## Exercise description
Only those lines in the data below from the line containing "-- power groups" through the line containing "No activity file", both included, should be restated word for word.

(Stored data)
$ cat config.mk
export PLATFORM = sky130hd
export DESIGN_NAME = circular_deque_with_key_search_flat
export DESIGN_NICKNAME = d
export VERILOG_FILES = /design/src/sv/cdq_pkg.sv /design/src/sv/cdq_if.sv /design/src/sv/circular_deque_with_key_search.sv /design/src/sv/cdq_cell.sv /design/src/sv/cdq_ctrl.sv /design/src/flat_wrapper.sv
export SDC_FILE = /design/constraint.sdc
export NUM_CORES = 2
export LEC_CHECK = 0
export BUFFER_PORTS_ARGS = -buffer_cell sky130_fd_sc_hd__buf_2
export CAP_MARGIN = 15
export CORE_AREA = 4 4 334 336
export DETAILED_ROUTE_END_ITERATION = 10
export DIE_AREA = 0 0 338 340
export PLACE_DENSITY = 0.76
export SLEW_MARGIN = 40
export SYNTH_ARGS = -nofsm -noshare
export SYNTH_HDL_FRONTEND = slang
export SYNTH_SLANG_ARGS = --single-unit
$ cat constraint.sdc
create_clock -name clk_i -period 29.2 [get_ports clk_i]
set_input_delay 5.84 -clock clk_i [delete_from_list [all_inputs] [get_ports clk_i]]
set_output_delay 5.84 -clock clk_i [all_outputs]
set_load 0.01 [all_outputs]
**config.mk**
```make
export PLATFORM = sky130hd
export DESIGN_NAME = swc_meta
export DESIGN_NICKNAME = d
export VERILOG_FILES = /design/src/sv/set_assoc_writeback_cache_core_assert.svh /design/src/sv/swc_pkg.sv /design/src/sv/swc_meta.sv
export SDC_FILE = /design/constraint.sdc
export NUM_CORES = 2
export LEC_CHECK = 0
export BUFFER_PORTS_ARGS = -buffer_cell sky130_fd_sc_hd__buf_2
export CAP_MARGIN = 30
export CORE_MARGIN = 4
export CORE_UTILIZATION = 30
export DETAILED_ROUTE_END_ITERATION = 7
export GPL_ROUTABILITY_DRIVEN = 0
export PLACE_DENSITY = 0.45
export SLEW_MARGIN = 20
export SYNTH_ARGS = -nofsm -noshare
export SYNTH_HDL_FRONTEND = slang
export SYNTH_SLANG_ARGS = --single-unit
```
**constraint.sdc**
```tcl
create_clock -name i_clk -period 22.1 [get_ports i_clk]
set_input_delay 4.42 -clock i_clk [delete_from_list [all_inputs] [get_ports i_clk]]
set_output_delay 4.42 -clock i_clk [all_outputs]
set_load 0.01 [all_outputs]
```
--
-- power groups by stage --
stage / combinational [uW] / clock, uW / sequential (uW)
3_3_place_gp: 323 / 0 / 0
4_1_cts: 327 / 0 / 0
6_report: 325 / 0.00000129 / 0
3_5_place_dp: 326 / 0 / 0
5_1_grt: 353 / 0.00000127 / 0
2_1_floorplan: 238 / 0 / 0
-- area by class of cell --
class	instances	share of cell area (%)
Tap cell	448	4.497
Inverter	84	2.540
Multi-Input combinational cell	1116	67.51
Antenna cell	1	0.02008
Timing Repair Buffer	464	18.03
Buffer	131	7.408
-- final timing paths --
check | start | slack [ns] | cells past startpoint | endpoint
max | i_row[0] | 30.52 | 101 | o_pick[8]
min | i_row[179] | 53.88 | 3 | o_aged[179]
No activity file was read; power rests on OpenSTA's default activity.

## Task solution
-- power groups by stage --
stage / combinational [uW] / clock, uW / sequential (uW)
3_3_place_gp: 323 / 0 / 0
4_1_cts: 327 / 0 / 0
6_report: 325 / 0.00000129 / 0
3_5_place_dp: 326 / 0 / 0
5_1_grt: 353 / 0.00000127 / 0
2_1_floorplan: 238 / 0 / 0
-- area by class of cell --
class	instances	share of cell area (%)
Tap cell	448	4.497
Inverter	84	2.540
Multi-Input combinational cell	1116	67.51
Antenna cell	1	0.02008
Timing Repair Buffer	464	18.03
Buffer	131	7.408
-- final timing paths --
check | start | slack [ns] | cells past startpoint | endpoint
max | i_row[0] | 30.52 | 101 | o_pick[8]
min | i_row[179] | 53.88 | 3 | o_aged[179]
No activity file was read; power rests on OpenSTA's default activity.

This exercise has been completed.